Effects of Chestnut Tannins Supplementation of Prepartum Moderate Yielding Dairy Cows on Metabolic Health, Antioxidant and Colostrum Indices - Image 1
Each blood sample was analyzed for glucose, non-esterified fatty acids (NEFA), beta-hydroxybutyrate (BHBA), albumin, blood urea nitrogen (BUN), total bilirubin, total cholesterol, HDL-cholesterol (HDL-C) and insulin.
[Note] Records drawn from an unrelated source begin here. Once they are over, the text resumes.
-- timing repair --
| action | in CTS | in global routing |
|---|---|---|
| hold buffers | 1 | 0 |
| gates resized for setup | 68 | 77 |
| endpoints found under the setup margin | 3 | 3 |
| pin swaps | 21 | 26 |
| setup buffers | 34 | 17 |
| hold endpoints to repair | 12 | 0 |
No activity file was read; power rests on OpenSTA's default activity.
Biochemical metabolites were analyzed by the Department of Ruminants and Swine Diseases (Belgrade, Serbia) using the respective kits: NEFA (colorimetric method) and BHBA (enzymatic method), both from Randox Laboratories Ltd. (Crumlin, UK); albumin (Bromcresol green method), BUN (urease/glutamate dehydrogenase method), total bilirubin (diazotized sulphanilic acid method), total cholesterol (cholesterol oxidase/peroxidase method) and HDL-C (direct detergent method) from BioSystems S.A. (Barcelona, Spain). Analyses were performed automatically by spectrophotometry (A15; BioSystems S.A., Barcelona, Spain). Glucose was measured in whole blood enzymatically (glucose dehydrogenase, GDH-NAD method) using commercial test strips (Abbott Diabetes Care Ltd., Oxon, UK). Insulin concentration was determined by radioimmunoassay technique using commercially available RIA kits (INEP, Zemun, Serbia) according to the manufacturer’s guidelines. The Revised Quantitative Insulin Sensitivity Check Index (RQUICKI), commonly used for estimation of insulin sensitivity in dairy cows, was calculated as described by Pantelić et al. (2018).
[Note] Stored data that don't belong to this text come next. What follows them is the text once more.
==> src/rtl/lms_prd_cnt.sv <==
module lms_prd_cnt #(
  parameter int LIMIT = 4
) (
  input  logic clk_i,
  input  logic rst_ni,
  input  logic clr_i,
  input  logic tick_i,
  output logic done_o
);
  localparam int CW = (LIMIT > 1) ? $clog2(LIMIT) : 1;

  logic [CW-1:0] cnt_q;

  assign done_o = tick_i && (cnt_q == CW'(LIMIT - 1));

  always_ff @(posedge clk_i or negedge rst_ni) begin
    if (!rst_ni)     cnt_q <= '0;
    else if (clr_i)  cnt_q <= '0;
    else if (tick_i) cnt_q <= done_o ? '0 : cnt_q + 1'b1;
  end
endmodule

==> src/rtl/lms_seq.sv <==
module lms_seq
  import lms_pkg::*;
(
  input  logic       clk_i,
  input  logic       rst_ni,
  input  logic       period_end_i,
  input  logic       run_i,
  input  logic       stop_i,
  input  logic       fault_i,
  input  logic       lvl_req_i,
  input  logic       start_done_i,
  input  logic       ramp_done_i,
  output lms_state_e state_o,
  output logic       level3_o,
  output logic       stop_pend_o
);
  lms_state_e state_q;
  logic       lvl_q;
  logic       stop_pend_q;
  logic       stop_any;

  assign stop_any = stop_pend_q | stop_i;

  always_ff @(posedge clk_i or negedge rst_ni) begin
    if (!rst_ni) begin
      state_q     <= ST_IDLE;
      lvl_q       <= 1'b0;
      stop_pend_q <= 1'b0;
    end else begin
      if (state_q != ST_IDLE && stop_i) stop_pend_q <= 1'b1;
      case (state_q)
        ST_IDLE: begin
          stop_pend_q <= 1'b0;
          lvl_q       <= 1'b0;
          if (period_end_i && run_i && !stop_i) state_q <= ST_START;
        end
        ST_START: begin
          if (period_end_i) begin
            if (stop_any) begin
              state_q     <= ST_RAMP;
              stop_pend_q <= 1'b0;
            end else if (start_done_i) begin
              state_q <= ST_RUN;
            end
          end
        end
        ST_RUN: begin
          if (period_end_i) begin
            if (stop_any) begin
              lvl_q       <= 1'b0;
              state_q     <= ST_RAMP;
              stop_pend_q <= 1'b0;
            end else if (!fault_i) begin
              lvl_q <= lvl_req_i;
            end
          end
        end
        ST_RAMP: begin
          stop_pend_q <= 1'b0;
          lvl_q       <= 1'b0;
          if (period_end_i && ramp_done_i) state_q <= ST_IDLE;
        end
        default: state_q <= ST_IDLE;
      endcase
    end
  end

  assign state_o     = state_q;
  assign level3_o    = lvl_q;
  assign stop_pend_o = stop_pend_q;
endmodule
Estimation of total antioxidant capacity in blood serum
The total antioxidant capacity (T-AOC) was evaluated by method of α, α-diphenyl-β-picrylhydrazyl (DPPH) radical scavenging ability. The estimation of T-AOC was done by measuring the reduction of DPPH radical spectrophotometrically according to Thaipong et al. (2006). 50 μL of sample were mixed with 2.95 mL of DPPH solution and incubated in dark for 1 h. The percentage of reduction was monitored by measuring the DPPH absorbance at 515 nm (the extent of the solution discolouration is proportional to the concentration of total antioxidants in the samples). A standard curve was prepared using different concentrations of Trolox, and the results were expressed as micrograms of Trolox equivalents (TEq) per mL of sample.
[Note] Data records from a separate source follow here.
## config.mk

```make
export PLATFORM = sky130hd
export DESIGN_NAME = cmp_timer_bank
export DESIGN_NICKNAME = d
export VERILOG_FILES = /design/src/rtl/tmr_pkg.sv /design/src/rtl/tmr_tick_sel.sv /design/src/rtl/tmr_channel.sv /design/src/rtl/tmr_irq_ctrl.sv /design/src/rtl/cmp_timer_bank.sv
export SDC_FILE = /design/constraint.sdc
export NUM_CORES = 1
export LEC_CHECK = 0
export BUFFER_PORTS_ARGS = -buffer_cell sky130_fd_sc_hd__buf_2
export CORE_ASPECT_RATIO = 2
export CORE_UTILIZATION = 40
export CTS_BUF_LIST = sky130_fd_sc_hd__clkbuf_2
export DETAILED_ROUTE_END_ITERATION = 10
export SLEW_MARGIN = 30
export SYNTH_ARGS = -nofsm -noshare
export SYNTH_HDL_FRONTEND = slang
export SYNTH_HIERARCHICAL = 1
export SYNTH_SLANG_ARGS = --single-unit
```

## constraint.sdc

```tcl
create_clock -name clk_i -period 2.79 [get_ports clk_i]
set_input_delay 0.558 -clock clk_i [delete_from_list [all_inputs] [get_ports clk_i]]
set_output_delay 0.558 -clock clk_i [all_outputs]
set_load 0.02 [all_outputs]
```

## src/rtl/tmr_pkg.sv

```systemverilog
package tmr_pkg;
  typedef enum logic [1:0] {
    MODE_ONCE   = 2'd0,
    MODE_REPEAT = 2'd1,
    MODE_RSVD   = 2'd2,
    MODE_FREE   = 2'd3
  } tmr_mode_e;

  // word offsets inside a 16-byte block (addr[3:2])
  localparam logic [1:0] OFF_IEN  = 2'd0;
  localparam logic [1:0] OFF_PEND = 2'd2;
  localparam logic [1:0] OFF_CTRL = 2'd0;
  localparam logic [1:0] OFF_TSEL = 2'd1;
  localparam logic [1:0] OFF_CNT  = 2'd2;
  localparam logic [1:0] OFF_CMP  = 2'd3;

  localparam int CTRL_EN_BIT   = 0;
  localparam int CTRL_CLR_BIT  = 1;
  localparam int CTRL_MODE_LSB = 4;
  localparam int TSEL_DIV_BIT  = 0;
  localparam int TSEL_SRC_BIT  = 4;
endpackage

```

## src/rtl/tmr_tick_sel.sv

```systemverilog
module tmr_tick_sel (
  input  logic clk_i,
  input  logic rst_ni,
  input  logic fast_tick_i,
  input  logic slow_tick_i,
  input  logic src_i,
  input  logic div2_i,
  input  logic run_i,
  input  logic clr_i,
  output logic adv_o
);
  logic ph_q;
  logic tick;

  assign tick  = src_i ? slow_tick_i : fast_tick_i;
  assign adv_o = run_i & tick & (~div2_i | ph_q);

  always_ff @(posedge clk_i or negedge rst_ni) begin
    if (!rst_ni)                      ph_q <= 1'b0;
    else if (clr_i)                   ph_q <= 1'b0;
    else if (run_i && tick && div2_i) ph_q <= ~ph_q;
  end


  div2_gap_chk: assert property (@(posedge clk_i) disable iff (!rst_ni)
    (adv_o && div2_i) |=> !(adv_o && div2_i));
endmodule

```

## src/rtl/tmr_channel.sv

```systemverilog
module tmr_channel import tmr_pkg::*; #(
  parameter int CNT_W  = 32,
  parameter int DATA_W = 32
) (
  input  logic              clk_i,
  input  logic              rst_ni,
  input  logic              ctrl_we_i,
  input  logic              tsel_we_i,
  input  logic              cmp_we_i,
  input  logic [DATA_W-1:0] wdata_i,
  input  logic              fast_tick_i,
  input  logic              slow_tick_i,
  output logic [DATA_W-1:0] ctrl_rd_o,
  output logic [DATA_W-1:0] tsel_rd_o,
  output logic [DATA_W-1:0] cnt_rd_o,
  output logic [DATA_W-1:0] cmp_rd_o,
  output logic              match_o
);
  logic             en_q, src_q, div_q;
  tmr_mode_e        mode_q;
  logic [CNT_W-1:0] cnt_q, cmp_q;
  logic             adv, clr;

  assign clr = ctrl_we_i & wdata_i[CTRL_CLR_BIT];

  tmr_tick_sel u_tick (
    .clk_i       (clk_i),
    .rst_ni      (rst_ni),
    .fast_tick_i (fast_tick_i),
    .slow_tick_i (slow_tick_i),
    .src_i       (src_q),
    .div2_i      (div_q),
    .run_i       (en_q & ~ctrl_we_i),
    .clr_i       (clr),
    .adv_o       (adv)
  );

  assign match_o = adv & (mode_q != MODE_FREE) & (cnt_q == cmp_q);

  always_ff @(posedge clk_i or negedge rst_ni) begin
    if (!rst_ni) begin
      en_q   <= 1'b0;
      mode_q <= MODE_ONCE;
      cnt_q  <= '0;
    end else if (ctrl_we_i) begin
      en_q   <= wdata_i[CTRL_EN_BIT];
      mode_q <= tmr_mode_e'(wdata_i[CTRL_MODE_LSB +: 2]);
      if (clr) cnt_q <= '0;
    end else if (match_o) begin
      if (mode_q == MODE_REPEAT) cnt_q <= '0;
      else                       en_q  <= 1'b0;
    end else if (adv) begin
      cnt_q <= cnt_q + 1'b1;
    end
  end

  always_ff @(posedge clk_i or negedge rst_ni) begin
    if (!rst_ni) begin
      src_q <= 1'b0;
      div_q <= 1'b0;
      cmp_q <= '0;
    end else begin
      if (tsel_we_i) begin
        src_q <= wdata_i[TSEL_SRC_BIT];
        div_q <= wdata_i[TSEL_DIV_BIT];
      end
      if (cmp_we_i) cmp_q <= wdata_i[CNT_W-1:0];
    end
  end

  always_comb begin
    ctrl_rd_o = '0;
    ctrl_rd_o[CTRL_EN_BIT] = en_q;
    ctrl_rd_o[CTRL_MODE_LSB +: 2] = mode_q;
    tsel_rd_o = '0;
    tsel_rd_o[TSEL_SRC_BIT] = src_q;
    tsel_rd_o[TSEL_DIV_BIT] = div_q;
  end
  assign cnt_rd_o = DATA_W'(cnt_q);
  assign cmp_rd_o = DATA_W'(cmp_q);


  clr_zero_chk: assert property (@(posedge clk_i) disable iff (!rst_ni)
    clr |=> cnt_q == '0);

  rpt_restart_chk: assert property (@(posedge clk_i) disable iff (!rst_ni)
    (match_o && mode_q == MODE_REPEAT && !ctrl_we_i) |=> (cnt_q == '0 && en_q));

  once_stop_chk: assert property (@(posedge clk_i) disable iff (!rst_ni)
    (match_o && mode_q != MODE_REPEAT && !ctrl_we_i) |=> (!en_q && $stable(cnt_q)));

  free_step_chk: assert property (@(posedge clk_i) disable iff (!rst_ni)
    (adv && mode_q == MODE_FREE && !ctrl_we_i) |=> cnt_q == $past(cnt_q) + 1'b1);

  wr_wins_chk: assert property (@(posedge clk_i) disable iff (!rst_ni)
    ctrl_we_i |=> en_q == $past(wdata_i[CTRL_EN_BIT]));
endmodule

```

## src/rtl/tmr_irq_ctrl.sv

```systemverilog
module tmr_irq_ctrl #(
  parameter int N_CH = 6
) (
  input  logic            clk_i,
  input  logic            rst_ni,
  input  logic            ien_we_i,
  input  logic            ack_we_i,
  input  logic [N_CH-1:0] wdata_i,
  input  logic [N_CH-1:0] match_i,
  output logic [N_CH-1:0] ien_o,
  output logic [N_CH-1:0] pend_o,
  output logic            irq_o
);
  logic [N_CH-1:0] ien_q, pend_q, ack_mask;

  assign ack_mask = ack_we_i ? wdata_i : '0;

  always_ff @(posedge clk_i or negedge rst_ni) begin
    if (!rst_ni) begin
      ien_q  <= '0;
      pend_q <= '0;
    end else begin
      if (ien_we_i) ien_q <= wdata_i;
      pend_q <= match_i | (pend_q & ~ack_mask);  // new event beats ack
    end
  end

  assign ien_o  = ien_q;
  assign pend_o = pend_q;
  assign irq_o  = |(pend_q & ien_q);


  hit_keeps_chk: assert property (@(posedge clk_i) disable iff (!rst_ni)
    (|match_i) |=> ((pend_q & $past(match_i)) == $past(match_i)));

  ack_clr_chk: assert property (@(posedge clk_i) disable iff (!rst_ni)
    ack_we_i |=> ((pend_q & $past(wdata_i & ~match_i)) == '0));

  pend_hold_chk: assert property (@(posedge clk_i) disable iff (!rst_ni)
    !ack_we_i |=> ((pend_q & $past(pend_q)) == $past(pend_q)));
endmodule

```

## src/rtl/cmp_timer_bank.sv

```systemverilog
module cmp_timer_bank import tmr_pkg::*; #(
  parameter int N_CH   = 6,
  parameter int CNT_W  = 32,
  parameter int ADDR_W = 8,
  parameter int DATA_W = 32
) (
  input  logic              clk_i,
  input  logic              rst_ni,
  input  logic [ADDR_W-1:0] addr_i,
  input  logic [DATA_W-1:0] wdata_i,
  input  logic              we_i,
  output logic [DATA_W-1:0] rdata_o,
  input  logic              fast_tick_i,
  input  logic              slow_tick_i,
  output logic              irq_o
);
  localparam int BLK_W = ADDR_W - 4;

  logic [BLK_W-1:0] blk;
  logic [1:0]       off;
  logic [N_CH-1:0]  match, ien, pend;
  logic [DATA_W-1:0] ctrl_rd [N_CH];
  logic [DATA_W-1:0] tsel_rd [N_CH];
  logic [DATA_W-1:0] cnt_rd  [N_CH];
  logic [DATA_W-1:0] cmp_rd  [N_CH];

  assign blk = addr_i[ADDR_W-1:4];
  assign off = addr_i[3:2];

  for (genvar c = 0; c < N_CH; c++) begin : g_ch
    logic sel;
    assign sel = we_i && (blk == BLK_W'(c + 1));

    tmr_channel #(.CNT_W(CNT_W), .DATA_W(DATA_W)) u_ch (
      .clk_i       (clk_i),
      .rst_ni      (rst_ni),
      .ctrl_we_i   (sel && off == OFF_CTRL),
      .tsel_we_i   (sel && off == OFF_TSEL),
      .cmp_we_i    (sel && off == OFF_CMP),
      .wdata_i     (wdata_i),
      .fast_tick_i (fast_tick_i),
      .slow_tick_i (slow_tick_i),
      .ctrl_rd_o   (ctrl_rd[c]),
      .tsel_rd_o   (tsel_rd[c]),
      .cnt_rd_o    (cnt_rd[c]),
      .cmp_rd_o    (cmp_rd[c]),
      .match_o     (match[c])
    );
  end

  tmr_irq_ctrl #(.N_CH(N_CH)) u_irq (
    .clk_i    (clk_i),
    .rst_ni   (rst_ni),
    .ien_we_i (we_i && blk == '0 && off == OFF_IEN),
    .ack_we_i (we_i && blk == '0 && off == OFF_PEND),
    .wdata_i  (wdata_i[N_CH-1:0]),
    .match_i  (match),
    .ien_o    (ien),
    .pend_o   (pend),
    .irq_o    (irq_o)
  );

  always_comb begin
    rdata_o = '0;
    if (blk == '0) begin
      case (off)
        OFF_IEN:  rdata_o = DATA_W'(ien);
        OFF_PEND: rdata_o = DATA_W'(pend);
        default:  rdata_o = '0;
      endcase
    end
    for (int c = 0; c < N_CH; c++) begin
      if (blk == BLK_W'(c + 1)) begin
        case (off)
          OFF_CTRL: rdata_o = ctrl_rd[c];
          OFF_TSEL: rdata_o = tsel_rd[c];
          OFF_CNT:  rdata_o = cnt_rd[c];
          default:  rdata_o = cmp_rd[c];
        endcase
      end
    end
  end


  irq_src_chk: assert property (@(posedge clk_i) disable iff (!rst_ni)
    (pend == '0) |-> !irq_o);
endmodule

```

==> impl_metrics.toml, run 1 <==
[worst_setup_path]
r2r_cells = 7
cp_max_fo = 2
path_buf_inv = 2
crit_path_end_kind = "output port"
path_cells = "mux4_2, a221oi_2, buf_4, nor3_2, a221o_1, buf_6"
rrSetupSlack_ps = 70
cp_top_family = "compound AO/OA/AOI/OAI gates"
path_depth = 6
crit_type = "reg -> out"
slowest_delay_ps = 530
startpoint_type = "flip-flop"
r2r-end = "g_ch[5].u_ch/cnt_rd_o[25]"
critPathRequiredTime_ps = 2230
cp.arrival_ps = 3310
cp_slowest_cell = "mux4_2"
r2r_start = "g_ch[5].u_ch/cnt_rd_o[24]"

[power]
comb_power_share = 0.354
p_leak_nw = 17.03
power_frac_clock = 0.219
p_sw_frac = 0.4013
vdd_drop_max_v = 0.0003037
internal-power_w = 0.01209
p_seq_frac = 0.427
p_sw_w = 0.008104
powerDensity_nw_per_um2 = 510.5

[timing]
max_slew_margin = 0.5015
finalHoldViolations = 0
finalCriticalPeriod_ps = 3871
tightest_slew_ps = 747.8
fmax_mhz = 258.3
min_period_over_period = 1.388
finalMaxSlewViolations = 0
fin_ws_ps = -1081
whs_ps = 134.8
setup_tns_ps = -26200
rsz0062_at_grt = "yes"
skew_ps = 136.0
final-setup-viol-count = 33

[worst_hold_path]
whs_endpoint = "g_ch[1].u_ch/cmp_rd_o[6]"
hold_start = "addr_i[6]"
min_path_type = "in -> reg"
whs_path_depth = 6

[clock_tree]
cts_tree = "built"
clockRootBuffer = "clkbuf_2"
clk_latency_ps = 1390
clockBufferDepth = 3
cts.sinks = 432
cts_htree_levels = 3
numCtsBuffers = 102
path_clk_slew_ps = 180

[cells_and_area]
multi_input_area_um2 = 20630
syn_to_final_growth_pct = 17.57
num-fill-cells = 8086
drive_gt1_frac = 0.3714
seqCellArea_um2 = 10910
post-route-util = 0.4746
final_nets = 3824

[synth]
synth_seq_cells = 432
ys.flop_type = "dfrtp_1"
netlist_area_um2 = 33640
synthTopCellsByArea = "dfrtp_1 32%, mux4_2 11%, buf_4 8.6%, mux2_2 7.4%, xnor2_1 3.3%"
yosysSeqAreaShare = 0.3213
synth_edf_count = 0
ys_top_cells_by_count = "432 x dfrtp_1, 385 x buf_4, 222 x mux2_2"
yosysTopAreaCell = "dfrtp_1"
synth.avg_cell_area_um2 = 10.19
ys_warn_count = 6
netlist-cell-type-count = 80
synth_cells = 3302
synthArstFlopShare = 1.000
yosysMostFrequentCell = "dfrtp_1"
synth_top_area_share = 0.3213

[floorplanning]
die_w_um = 207.1
coreArea_um2 = 83330
ios = 78
die_y_um = 412.1
dieArea_um2 = 85340
initial_core_util = 0.4037
placementRows = 150

[detailed_routing]
routed_wl_um = 136600
drtAntennaViolNets = 0
drc_errors = 18
via_count = 29390
drt_iter0_markers = 2239
wl_per_cell_um = 27.79
post_drt_via_cell_ratio = 5.979
dr.pass1.iters = 10

[place]
place_congestion = 1.060
dp_hpwl_um = 101500
io_buffers = 75

[grt]
grt_pass1_wl_um = 196200
grt_max_degree = 56
grt_pass1_vias = 29390
gr-total-overflow = 0
grt.total_usage = 0.3185
antenna_found_initial = 15

[flow_run]
maxCapViolations = 0

[outcome]
violations = "design-rule violations, negative setup slack"
status = "finished with violations"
Estimation of paraoxonase 1 activity in blood serum
The serum paraoxonase 1 (PON 1) activity was determined by measuring the initial rate of the synthetic paraoxon (O,O-diethyl-O-p-nitrophenyl phosphate) hydrolysis to p-nitrophenol. The absorbance was monitored at 412 nm in the assay mixture containing 2.0 mM paraoxon, 2.0 mM CaCl2, 5 M NaCl, and 40 µL of the serum sample. PON 1 activity was calculated using the molar extinction coefficient of phenol (18,500 M-1cm-1), and the results are presented as U/mL (Hashemi et al., 2012).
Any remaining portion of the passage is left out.